Databases and Web Technology (Relational Databases, SQL, HTTP):
The information that is targeted by attackers and that must be protected by defenders most commonly resides in a database. In the modern organization, the most common mechanism for accessing that data is through a web application. It is important for defenders to have a robust understanding of how these foundational technologies work, and how they are targeted and attacked by criminals and other malicious actors.
Scripting and Data Handling (bash scripts, Regular Expressions, grep, sed, awk):
Security professionals often need to deal with large amounts of unstructured data, and to automate repetitive tasks or interact with multiple systems and tools. Learning how to address problems and tasks with an algorithmic approach will allow students to learn additional programming languages much more easily.
Networking (OSI model, TCP/IP, Addressing, Subnets/Supernets, Switching, Routing, Common Protocols, Packet Capture):
Modern computing infrastructures rely on complex networks to carry communication between systems. Attacks are also carried out across networks. Therefore, it is critical that cybersecurity practitioners have a solid understanding of the underlying protocols and technologies that allow data to reliably flow between systems, and how to use tools such as tcpdump and Wireshark to help detect network activity that indicates attack or compromise.
Phishing and Malware (Methods, Trends, Defenses):
The weakest link in a system of security measures is the human element. Phishing and malware campaigns target the people at an organization, attempting to fool employees into performing actions that will help the attackers to gain information or access to systems. These types of attacks are the most common tactics employed, and defenders must understand how they are carried out, and how to protect an organization against them.
Application Security (Web and Native):
Software applications are the gateway to directly access valuable data. The complexity of modern software means that applications commonly have vulnerabilities present, and these are targeted by attackers in order to compromise systems. Cybersecurity professionals need to understand the technical basis for application attacks, how to detect vulnerabilities and exploitation attempts, and how to advise software developers on techniques and approaches to reduce risk.
Cryptography (Symmetric, Asymmetric, Signatures, TLS, VPNs):
Encryption technology is one of the most common methods of protecting data. Cybersecurity professionals must understand the way cryptographic algorithms are combined and applied to provide confidentiality, integrity, and non-repudiation to data and online transactions.
Operating System Architectures (Linux and Windows kernel design and operation, Memory layout and management):
The operating system of a computer is the platform that applications rely on to segregate data and processes in memory, providing a secure run-time environment. Defenders need to understand how attackers will attempt to subvert core operating system functions to help them take over systems.

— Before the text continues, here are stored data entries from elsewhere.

$ cat src/sv/blm_ctrl.sv
// controller: search phase, step sequencing and channel handshakes
module blm_ctrl (
  input  logic               clk_i,
  input  logic               rst_ni,
  input  logic               in_valid_i,
  input  logic               in_cmd_i,
  output logic               in_stall_o,
  output logic               out_valid_o,
  input  logic               out_stall_i,
  output blm_pkg::dp_cmd_t   cmd_o,
  input  blm_pkg::dp_stat_t  stat_i
);

  blm_pkg::state_e state_q, state_d;
  blm_pkg::phase_e phase_q, phase_d;
  logic            ov_q, ov_d;

  always_ff @(posedge clk_i or negedge rst_ni) begin
    if (!rst_ni) begin
      state_q <= blm_pkg::S_IDLE;
      phase_q <= blm_pkg::PH_IDLE;
      ov_q    <= 1'b0;
    end else begin
      state_q <= state_d;
      phase_q <= phase_d;
      ov_q    <= ov_d;
    end
  end

  // next state and commands
  always_comb begin
    state_d    = state_q;
    phase_d    = phase_q;
    ov_d       = ov_q && out_stall_i;
    in_stall_o = 1'b1;
    cmd_o.op   = blm_pkg::OP_NONE;
    unique case (state_q)
      blm_pkg::S_IDLE: begin
        in_stall_o = 1'b0;
        if (in_valid_i) begin
          if (in_cmd_i == blm_pkg::CMD_START) begin
            cmd_o.op = blm_pkg::OP_START;
            phase_d  = blm_pkg::PH_FIRST;
            state_d  = blm_pkg::S_OUT;
          end else if (phase_q == blm_pkg::PH_FIRST) begin
            cmd_o.op = blm_pkg::OP_FIRST;
            state_d  = blm_pkg::S_LIMIT;
          end else if (phase_q == blm_pkg::PH_STEP) begin
            cmd_o.op = blm_pkg::OP_TAKE;
            state_d  = blm_pkg::S_LIMIT;
          end
        end
      end
      blm_pkg::S_LIMIT: begin
        if (stat_i.limit_hit) begin
          cmd_o.op = blm_pkg::OP_FAIL;
          phase_d  = blm_pkg::PH_IDLE;
          state_d  = blm_pkg::S_OUT;
        end else begin
          cmd_o.op = blm_pkg::OP_ITER;
          state_d  = blm_pkg::S_M_TOL;
        end
      end
      blm_pkg::S_M_TOL: begin
        cmd_o.op = blm_pkg::OP_M_TOL;
        if (stat_i.mul_done) state_d = blm_pkg::S_CONV;
      end
      blm_pkg::S_CONV: begin
        if (stat_i.conv) begin
          cmd_o.op = blm_pkg::OP_CONV;
          phase_d  = blm_pkg::PH_IDLE;
          state_d  = blm_pkg::S_OUT;
        end else begin
          cmd_o.op = blm_pkg::OP_TOL2;
          state_d  = stat_i.e_big ? blm_pkg::S_M_R : blm_pkg::S_GE;
        end
      end
      blm_pkg::S_M_R: begin
        cmd_o.op = blm_pkg::OP_M_R;
        if (stat_i.mul_done) state_d = blm_pkg::S_M_Q;
      end
      blm_pkg::S_M_Q: begin
        cmd_o.op = blm_pkg::OP_M_Q;
        if (stat_i.mul_done) state_d = blm_pkg::S_M_P1;
      end
      blm_pkg::S_M_P1: begin
        cmd_o.op = blm_pkg::OP_M_P1;
        if (stat_i.mul_done) state_d = blm_pkg::S_M_P2;
      end
      blm_pkg::S_M_P2: begin
        cmd_o.op = blm_pkg::OP_M_P2;
        if (stat_i.mul_done) state_d = blm_pkg::S_QFIX;
      end
      blm_pkg::S_QFIX: begin
        cmd_o.op = blm_pkg::OP_QFIX;
        state_d  = blm_pkg::S_M_M1;
      end
      blm_pkg::S_M_M1: begin
        cmd_o.op = blm_pkg::OP_M_M1;
        if (stat_i.mul_done) state_d = blm_pkg::S_M_M2;
      end
      blm_pkg::S_M_M2: begin
        cmd_o.op = blm_pkg::OP_M_M2;
        if (stat_i.mul_done) state_d = blm_pkg::S_M_M3;
      end
      blm_pkg::S_M_M3: begin
        cmd_o.op = blm_pkg::OP_M_M3;
        if (stat_i.mul_done) state_d = blm_pkg::S_TEST;
      end
      blm_pkg::S_TEST: begin
        state_d = stat_i.use_golden ? blm_pkg::S_GE : blm_pkg::S_DIV;
      end
      blm_pkg::S_DIV: begin
        cmd_o.op = blm_pkg::OP_DIV;
        if (stat_i.div_done) state_d = blm_pkg::S_UCHK;
      end
      blm_pkg::S_UCHK: begin
        cmd_o.op = blm_pkg::OP_UCHK;
        state_d  = blm_pkg::S_FINISH;
      end
      blm_pkg::S_GE: begin
        cmd_o.op = blm_pkg::OP_GE;
        state_d  = blm_pkg::S_M_G;
      end
      blm_pkg::S_M_G: begin
        cmd_o.op = blm_pkg::OP_M_G;
        if (stat_i.mul_done) state_d = blm_pkg::S_FINISH;
      end
      blm_pkg::S_FINISH: begin
        cmd_o.op = blm_pkg::OP_FINISH;
        phase_d  = blm_pkg::PH_STEP;
        state_d  = blm_pkg::S_OUT;
      end
      blm_pkg::S_OUT: begin
        if (!ov_q || !out_stall_i) begin
          cmd_o.op = blm_pkg::OP_LOAD_OUT;
          ov_d     = 1'b1;
          state_d  = blm_pkg::S_IDLE;
        end
      end
      default: state_d = blm_pkg::S_IDLE;
    endcase
  end

  assign out_valid_o = ov_q;

endmodule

Virtualization and Cloud (VMs, Containers, AWS, Azure):
Modern enterprises rely on virtualized infrastructures and hybrid architectures that combine on-premise and cloud-based systems. Defenders must understand the differences in defense, detection, and response approaches for these deployment and operating models.

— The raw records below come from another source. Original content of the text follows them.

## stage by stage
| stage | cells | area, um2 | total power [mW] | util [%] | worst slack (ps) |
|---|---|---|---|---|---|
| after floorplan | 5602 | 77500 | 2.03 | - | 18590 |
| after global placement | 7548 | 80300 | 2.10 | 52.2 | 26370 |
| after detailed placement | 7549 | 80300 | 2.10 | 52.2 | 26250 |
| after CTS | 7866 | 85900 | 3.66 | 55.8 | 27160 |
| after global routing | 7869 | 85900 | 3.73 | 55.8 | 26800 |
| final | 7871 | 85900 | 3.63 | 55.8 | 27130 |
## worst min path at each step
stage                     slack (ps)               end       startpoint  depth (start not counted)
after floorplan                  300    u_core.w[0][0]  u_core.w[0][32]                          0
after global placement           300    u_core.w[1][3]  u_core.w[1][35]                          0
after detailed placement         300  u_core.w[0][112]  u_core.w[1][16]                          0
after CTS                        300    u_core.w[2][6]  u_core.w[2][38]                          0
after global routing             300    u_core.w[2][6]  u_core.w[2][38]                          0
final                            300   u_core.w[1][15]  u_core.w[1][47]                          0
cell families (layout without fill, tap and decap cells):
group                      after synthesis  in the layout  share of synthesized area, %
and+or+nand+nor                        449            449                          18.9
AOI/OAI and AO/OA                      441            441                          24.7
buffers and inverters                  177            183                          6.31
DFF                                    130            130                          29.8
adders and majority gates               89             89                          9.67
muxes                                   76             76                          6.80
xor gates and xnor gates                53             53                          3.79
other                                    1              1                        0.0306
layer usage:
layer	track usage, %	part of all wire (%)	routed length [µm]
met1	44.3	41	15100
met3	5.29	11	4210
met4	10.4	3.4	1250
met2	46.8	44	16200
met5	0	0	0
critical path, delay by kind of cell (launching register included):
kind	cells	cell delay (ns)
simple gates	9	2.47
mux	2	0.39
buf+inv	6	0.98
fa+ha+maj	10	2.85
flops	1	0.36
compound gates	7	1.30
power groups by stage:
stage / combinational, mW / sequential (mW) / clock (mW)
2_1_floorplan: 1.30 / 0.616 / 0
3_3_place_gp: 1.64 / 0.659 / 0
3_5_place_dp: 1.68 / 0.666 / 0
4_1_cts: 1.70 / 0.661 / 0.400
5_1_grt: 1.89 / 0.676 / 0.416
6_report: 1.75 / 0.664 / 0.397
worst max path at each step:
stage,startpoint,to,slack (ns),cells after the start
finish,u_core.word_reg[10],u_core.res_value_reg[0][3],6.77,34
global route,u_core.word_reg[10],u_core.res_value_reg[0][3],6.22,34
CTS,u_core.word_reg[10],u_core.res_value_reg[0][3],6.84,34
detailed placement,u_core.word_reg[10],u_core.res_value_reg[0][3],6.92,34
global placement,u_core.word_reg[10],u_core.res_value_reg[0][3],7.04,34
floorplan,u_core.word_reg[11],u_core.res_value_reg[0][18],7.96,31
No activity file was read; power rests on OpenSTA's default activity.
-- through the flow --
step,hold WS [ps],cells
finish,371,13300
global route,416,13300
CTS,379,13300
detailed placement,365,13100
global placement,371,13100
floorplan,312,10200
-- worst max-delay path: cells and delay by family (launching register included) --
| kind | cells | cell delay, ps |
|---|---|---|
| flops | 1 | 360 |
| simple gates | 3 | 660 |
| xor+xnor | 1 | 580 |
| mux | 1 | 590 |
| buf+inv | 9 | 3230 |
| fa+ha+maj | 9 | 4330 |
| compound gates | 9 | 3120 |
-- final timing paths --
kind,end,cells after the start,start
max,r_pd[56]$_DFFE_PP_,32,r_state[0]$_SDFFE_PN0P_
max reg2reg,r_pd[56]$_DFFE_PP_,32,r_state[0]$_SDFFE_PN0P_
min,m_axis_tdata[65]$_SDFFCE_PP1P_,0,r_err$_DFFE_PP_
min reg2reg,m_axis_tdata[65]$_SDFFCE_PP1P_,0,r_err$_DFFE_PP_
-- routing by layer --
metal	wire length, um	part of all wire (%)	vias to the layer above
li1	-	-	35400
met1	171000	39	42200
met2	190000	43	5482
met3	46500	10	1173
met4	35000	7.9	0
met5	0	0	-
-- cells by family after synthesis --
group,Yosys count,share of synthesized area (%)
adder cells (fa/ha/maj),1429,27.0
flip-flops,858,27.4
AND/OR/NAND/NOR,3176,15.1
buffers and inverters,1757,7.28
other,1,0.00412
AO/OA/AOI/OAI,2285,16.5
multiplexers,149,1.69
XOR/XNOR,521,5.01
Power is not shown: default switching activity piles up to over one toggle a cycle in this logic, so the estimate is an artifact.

Incident Response Processes and Tools (Incident Response Phases, Approaches, Evidence Collection and Handling, Analysis, Tools):
Preparing for and effectively responding to security incidents requires an understanding of how to identify indicators of attack or compromise, how to use automated tools to perform efficient investigation of large amounts of data, processes for handling evidence and reporting that support litigation or prosecution, and processes for recovering from attacks and hardening systems against future compromise.